Basis Functions as Pivots in Space of Users Preferences

  • Michal Kopecky
  • Marta Vomlelova
  • Peter Vojtas
Conference paper
Part of the Communications in Computer and Information Science book series (CCIS, volume 637)


Our starting motivation is a user visiting an e-shop. E-shops usually offer conjunction of sharp filter conditions and one attribute ordering of results. We use a top-k query system where results are ordered by a multi-criterial monotone combination of soft filter conditions.

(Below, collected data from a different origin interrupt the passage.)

===== src/rtl/fetch_fifo.sv =====
// DEPTH-entry word queue with flush; exposes head, head+1 and occupancy.
module fetch_fifo
  import fetch_pkg::*;
#(
  parameter int DEPTH = 4
) (
  input  logic                     gclk,
  input  logic                     grst_n,
  input  logic                     flush,
  input  logic                     push,
  input  fetch_entry_t             push_data,
  input  logic                     pop,
  output fetch_entry_t             head,
  output fetch_entry_t             head_nxt,
  output logic [$clog2(DEPTH):0]   count
);
  localparam int AW = $clog2(DEPTH);

  fetch_entry_t  mem [DEPTH];
  logic [AW-1:0] rd_ptr, wr_ptr;

  always_ff @(posedge gclk)
    if (push) mem[wr_ptr] <= push_data;

  always_ff @(posedge gclk) begin
    if (!grst_n || flush) begin
      rd_ptr <= '0;
      wr_ptr <= '0;
      count  <= '0;
    end else begin
      if (push) wr_ptr <= wr_ptr + AW'(1);
      if (pop)  rd_ptr <= rd_ptr + AW'(1);
      count <= count + (AW+1)'(push) - (AW+1)'(pop);
    end
  end

  assign head     = mem[rd_ptr];
  assign head_nxt = mem[rd_ptr + AW'(1)];
endmodule


===== src/rtl/fetch_align_queue.sv =====
// Fetch front end: sequential word fetch, queueing and 16/32-bit realignment.
// Define FETCH_COMPRESSED_EN to enable halfword (compressed) realignment.
module fetch_align_queue
  import fetch_pkg::*;
#(
  parameter int          DEPTH    = 4,
  parameter logic [31:0] RESET_PC = 32'h0
) (
  input  logic            CLK,
  input  logic            RESET,
  output logic            IMEM_REQ,
  output logic [XLEN-1:0] IMEM_ADDRESS,
  input  logic            IMEM_GNT,
  input  logic            IMEM_RVALID,
  input  logic [XLEN-1:0] IMEM_READDATA,
  input  logic            REDIRECT,
  input  logic [XLEN-1:0] REDIRECT_PC,
  output logic            INSTR_VALID,
  input  logic            INSTR_READY,
  output logic [ILEN-1:0] INSTR_RAW,
  output logic [XLEN-1:0] INSTR_PC,
  output logic            INSTR_COMPRESSED
);
  localparam int CW = $clog2(DEPTH) + 1;

  logic [XLEN-1:0] fetch_pc, rsp_pc;
  logic [CW-1:0]   outstanding, stale, occ;
  logic            in_rst, fire, rsp, consume, pop, valid, comp, offset;
  logic [ILEN-1:0] raw;
  fetch_entry_t    head, head_nxt;

  assign IMEM_REQ     = !in_rst && (({1'b0, occ} + {1'b0, outstanding}) < (CW+1)'(DEPTH));
  assign IMEM_ADDRESS = fetch_pc;
  assign fire         = IMEM_REQ && IMEM_GNT;
  // Any response with nothing outstanding predates the last reset and is ignored.
  assign rsp          = IMEM_RVALID && (outstanding != '0);

  fetch_fifo #(.DEPTH(DEPTH)) u_fifo (
    .gclk      (CLK),
    .grst_n    (RESET),
    .flush     (REDIRECT),
    .push      (rsp && (stale == '0)),
    .push_data ('{word: IMEM_READDATA, addr: rsp_pc}),
    .pop       (pop),
    .head      (head),
    .head_nxt  (head_nxt),
    .count     (occ)
  );

  always_ff @(posedge CLK) begin
    if (!RESET) begin
      fetch_pc    <= RESET_PC;
      rsp_pc      <= RESET_PC;
      outstanding <= '0;
      stale       <= '0;
      in_rst      <= 1'b1;
    end else begin
      in_rst      <= 1'b0;
      outstanding <= outstanding + CW'(fire) - CW'(rsp);
      if (REDIRECT) begin
        stale    <= outstanding + CW'(fire) - CW'(rsp);
        fetch_pc <= {REDIRECT_PC[XLEN-1:2], 2'b00};
        rsp_pc   <= {REDIRECT_PC[XLEN-1:2], 2'b00};
      end else begin
        if (fire) fetch_pc <= fetch_pc + 32'd4;
        if (rsp && stale != '0) stale <= stale - CW'(1);
        else if (rsp)           rsp_pc <= rsp_pc + 32'd4;
      end
    end
  end

`ifdef FETCH_COMPRESSED_EN
  logic [HALF-1:0] half;

  always_comb begin
    half  = offset ? head.word[31:16] : head.word[15:0];
    comp  = is_rvc(half);
    // A 32-bit instruction starting in the upper half needs the next word queued.
    valid = !in_rst && (occ != '0) && (comp || !offset || occ >= CW'(2));
    if (comp)        raw = {{(ILEN-HALF){1'b0}}, half};
    else if (offset) raw = {head_nxt.word[HALF-1:0], half};
    else             raw = head.word;
  end

  assign pop = consume && (!comp || offset);

  always_ff @(posedge CLK) begin
    if (!RESET)        offset <= 1'b0;
    else if (REDIRECT) offset <= REDIRECT_PC[1];
    else if (consume)  offset <= comp ? !offset : offset;
  end
`else
  assign offset = 1'b0;

  always_comb begin
    valid = !in_rst && (occ != '0);
    raw   = head.word;
    comp  = 1'b0;
  end

  assign pop = consume;
`endif

  assign consume          = valid && INSTR_READY;
  assign INSTR_VALID      = valid;
  assign INSTR_RAW        = raw;
  assign INSTR_COMPRESSED = comp;
  assign INSTR_PC         = {head.addr[XLEN-1:2], offset, 1'b0};

  logic unused_bits;
  assign unused_bits = ^{REDIRECT_PC[1:0], head.addr[1:0], head_nxt};
endmodule


===== config.mk =====
export PLATFORM = sky130hd
export DESIGN_NAME = fetch_align_queue
export DESIGN_NICKNAME = d
export VERILOG_FILES = /design/src/rtl/fetch_pkg.sv /design/src/rtl/fetch_fifo.sv /design/src/rtl/fetch_align_queue.sv
export SDC_FILE = /design/constraint.sdc
export NUM_CORES = 1
export LEC_CHECK = 0
export CAP_MARGIN = 5
export CORE_AREA = 4 4 281 145
export CTS_CLUSTER_SIZE = 16
export DETAILED_ROUTE_END_ITERATION = 12
export DIE_AREA = 0 0 285 149
export PLACE_DENSITY = 0.63
export SLEW_MARGIN = 15
export SYNTH_ARGS = -nofsm -noshare
export SYNTH_HDL_FRONTEND = slang
export SYNTH_HIERARCHICAL = 1
export SYNTH_SLANG_ARGS = --single-unit

===== constraint.sdc =====
create_clock -name CLK -period 4.1 [get_ports CLK]
set_input_delay 0.82 -clock CLK [delete_from_list [all_inputs] [get_ports CLK]]
set_output_delay 0.82 -clock CLK [all_outputs]
set_load 0.05 [all_outputs]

For prediction of users’ behavior, we introduce a class of basis functions with positive Linear combination of Triangular (soft) filters (LT). We prove that LT gives a unique representation of preferences. From database point of view LT act as a source for choosing pivots. From business perspective LT reflect aggregation of users’ (soft) ideal values (choice points).

Our experiments use artificial data and are organized along variants of user’s search habits, learning algorithms and evaluation measures. We argue that LT recommendations behave better with respect to order sensitive measures. This gives raise a problem of pivot based indexing with order sensitive metrics.


Business intelligence and analytics Recommender systems User preference learning Pivot based indexing Experiments Evaluation measures 



We announce partial support of Czech grants P103-15-19877S, 16-09103S and P46.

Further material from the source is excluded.